TASK INSTRUCTIONS: Search the entries below for the word "timing" and copy each line that has it.

RECORDS FOR PROCESSING:
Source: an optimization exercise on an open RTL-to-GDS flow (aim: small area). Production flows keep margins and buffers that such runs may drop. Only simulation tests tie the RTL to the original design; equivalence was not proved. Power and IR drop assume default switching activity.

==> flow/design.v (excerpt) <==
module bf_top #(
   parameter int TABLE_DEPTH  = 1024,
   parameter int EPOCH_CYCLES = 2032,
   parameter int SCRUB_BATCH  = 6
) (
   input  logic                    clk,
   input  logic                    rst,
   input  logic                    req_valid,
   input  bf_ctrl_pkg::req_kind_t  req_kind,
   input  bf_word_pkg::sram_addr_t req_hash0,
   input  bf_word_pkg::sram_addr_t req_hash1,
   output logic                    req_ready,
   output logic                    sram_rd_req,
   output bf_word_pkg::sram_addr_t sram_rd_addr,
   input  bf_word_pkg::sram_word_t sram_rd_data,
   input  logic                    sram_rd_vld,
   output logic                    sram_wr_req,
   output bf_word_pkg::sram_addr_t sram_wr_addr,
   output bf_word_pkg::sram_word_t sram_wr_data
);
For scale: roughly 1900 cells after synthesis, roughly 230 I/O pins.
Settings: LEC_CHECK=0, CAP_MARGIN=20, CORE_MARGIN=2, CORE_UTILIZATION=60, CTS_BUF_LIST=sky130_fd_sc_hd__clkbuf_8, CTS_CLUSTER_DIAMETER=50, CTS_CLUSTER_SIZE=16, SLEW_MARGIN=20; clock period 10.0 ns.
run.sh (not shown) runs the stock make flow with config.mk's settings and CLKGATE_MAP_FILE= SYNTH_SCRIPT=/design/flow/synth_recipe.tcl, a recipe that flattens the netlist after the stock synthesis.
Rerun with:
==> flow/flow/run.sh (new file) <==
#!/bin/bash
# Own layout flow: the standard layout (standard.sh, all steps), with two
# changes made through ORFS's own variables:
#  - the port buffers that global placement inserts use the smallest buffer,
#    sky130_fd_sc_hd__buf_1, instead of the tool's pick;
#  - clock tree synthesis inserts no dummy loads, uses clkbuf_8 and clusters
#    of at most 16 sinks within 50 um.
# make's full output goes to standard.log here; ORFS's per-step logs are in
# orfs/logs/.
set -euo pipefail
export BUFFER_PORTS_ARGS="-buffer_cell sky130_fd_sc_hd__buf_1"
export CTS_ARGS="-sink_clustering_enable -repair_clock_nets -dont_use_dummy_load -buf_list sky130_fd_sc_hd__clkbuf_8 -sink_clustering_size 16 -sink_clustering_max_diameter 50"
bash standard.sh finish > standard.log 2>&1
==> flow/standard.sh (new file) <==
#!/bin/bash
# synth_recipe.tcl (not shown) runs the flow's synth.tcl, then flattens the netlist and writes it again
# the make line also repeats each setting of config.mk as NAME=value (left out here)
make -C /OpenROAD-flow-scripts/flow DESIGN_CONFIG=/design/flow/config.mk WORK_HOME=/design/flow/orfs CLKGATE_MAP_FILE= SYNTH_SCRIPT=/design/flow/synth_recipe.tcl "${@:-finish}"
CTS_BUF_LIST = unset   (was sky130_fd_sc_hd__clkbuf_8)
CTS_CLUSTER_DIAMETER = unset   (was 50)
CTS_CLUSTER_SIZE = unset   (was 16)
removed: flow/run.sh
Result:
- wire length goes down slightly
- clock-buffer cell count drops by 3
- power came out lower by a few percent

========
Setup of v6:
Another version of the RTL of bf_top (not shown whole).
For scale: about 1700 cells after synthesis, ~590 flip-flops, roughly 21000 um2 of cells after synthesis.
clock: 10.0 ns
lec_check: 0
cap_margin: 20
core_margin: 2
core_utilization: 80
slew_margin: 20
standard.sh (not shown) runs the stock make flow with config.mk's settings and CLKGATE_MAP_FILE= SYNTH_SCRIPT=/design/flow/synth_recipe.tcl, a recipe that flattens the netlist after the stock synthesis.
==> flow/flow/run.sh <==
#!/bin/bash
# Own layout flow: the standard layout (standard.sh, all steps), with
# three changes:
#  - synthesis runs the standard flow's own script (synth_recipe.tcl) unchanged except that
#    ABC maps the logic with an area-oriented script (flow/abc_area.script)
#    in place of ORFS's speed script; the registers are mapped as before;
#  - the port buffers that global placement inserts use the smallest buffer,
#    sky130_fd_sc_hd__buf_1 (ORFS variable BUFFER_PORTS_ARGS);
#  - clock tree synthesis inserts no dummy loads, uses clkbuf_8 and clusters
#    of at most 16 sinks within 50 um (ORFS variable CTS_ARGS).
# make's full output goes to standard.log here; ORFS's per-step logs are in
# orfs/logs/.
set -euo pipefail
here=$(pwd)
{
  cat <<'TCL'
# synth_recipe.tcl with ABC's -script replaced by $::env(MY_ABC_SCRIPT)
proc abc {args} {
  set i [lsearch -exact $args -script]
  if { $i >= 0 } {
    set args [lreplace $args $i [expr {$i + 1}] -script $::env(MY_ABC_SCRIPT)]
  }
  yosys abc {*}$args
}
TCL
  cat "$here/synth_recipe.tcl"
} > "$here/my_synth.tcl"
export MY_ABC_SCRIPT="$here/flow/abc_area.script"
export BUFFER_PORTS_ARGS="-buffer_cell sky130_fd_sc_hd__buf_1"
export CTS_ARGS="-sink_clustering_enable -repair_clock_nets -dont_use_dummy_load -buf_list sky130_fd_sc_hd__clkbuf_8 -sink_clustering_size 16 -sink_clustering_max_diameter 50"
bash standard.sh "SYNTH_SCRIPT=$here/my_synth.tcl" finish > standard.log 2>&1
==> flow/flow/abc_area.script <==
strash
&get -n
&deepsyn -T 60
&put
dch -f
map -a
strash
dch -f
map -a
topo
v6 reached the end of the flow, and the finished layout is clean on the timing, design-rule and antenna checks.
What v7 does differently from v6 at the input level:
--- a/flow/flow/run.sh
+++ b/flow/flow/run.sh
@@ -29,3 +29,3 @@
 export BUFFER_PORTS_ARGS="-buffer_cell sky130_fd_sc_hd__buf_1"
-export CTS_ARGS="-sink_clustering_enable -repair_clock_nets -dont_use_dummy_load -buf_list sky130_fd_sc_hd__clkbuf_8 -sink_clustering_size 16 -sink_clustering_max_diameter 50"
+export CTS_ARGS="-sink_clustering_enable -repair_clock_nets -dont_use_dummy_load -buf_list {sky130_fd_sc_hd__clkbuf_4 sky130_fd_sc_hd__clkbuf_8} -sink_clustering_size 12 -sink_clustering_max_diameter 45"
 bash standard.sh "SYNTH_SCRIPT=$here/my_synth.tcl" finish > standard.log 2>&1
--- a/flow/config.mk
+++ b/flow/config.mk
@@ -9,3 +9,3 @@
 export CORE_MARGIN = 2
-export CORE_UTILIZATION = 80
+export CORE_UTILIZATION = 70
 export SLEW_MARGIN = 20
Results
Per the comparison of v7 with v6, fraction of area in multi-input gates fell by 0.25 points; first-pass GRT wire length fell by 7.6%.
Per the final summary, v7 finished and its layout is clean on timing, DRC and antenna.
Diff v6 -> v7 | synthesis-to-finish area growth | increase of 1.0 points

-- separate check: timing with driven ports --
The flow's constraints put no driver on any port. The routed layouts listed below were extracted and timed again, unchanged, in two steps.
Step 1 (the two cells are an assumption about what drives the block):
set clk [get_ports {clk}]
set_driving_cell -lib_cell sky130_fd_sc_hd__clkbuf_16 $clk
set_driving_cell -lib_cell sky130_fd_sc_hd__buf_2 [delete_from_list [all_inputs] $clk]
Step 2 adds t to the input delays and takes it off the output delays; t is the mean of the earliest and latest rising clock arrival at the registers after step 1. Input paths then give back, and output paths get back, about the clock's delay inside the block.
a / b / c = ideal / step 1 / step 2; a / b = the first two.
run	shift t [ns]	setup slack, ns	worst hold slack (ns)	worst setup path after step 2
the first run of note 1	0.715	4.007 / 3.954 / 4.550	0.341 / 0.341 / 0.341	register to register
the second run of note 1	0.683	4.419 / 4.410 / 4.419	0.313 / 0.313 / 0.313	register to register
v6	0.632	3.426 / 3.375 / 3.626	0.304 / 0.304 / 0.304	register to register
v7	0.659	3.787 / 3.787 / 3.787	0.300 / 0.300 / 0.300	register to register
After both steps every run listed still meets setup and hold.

OUTPUT OF THE EXERCISE:
v6 reached the end of the flow, and the finished layout is clean on the timing, design-rule and antenna checks.
Per the final summary, v7 finished and its layout is clean on timing, DRC and antenna.
-- separate check: timing with driven ports --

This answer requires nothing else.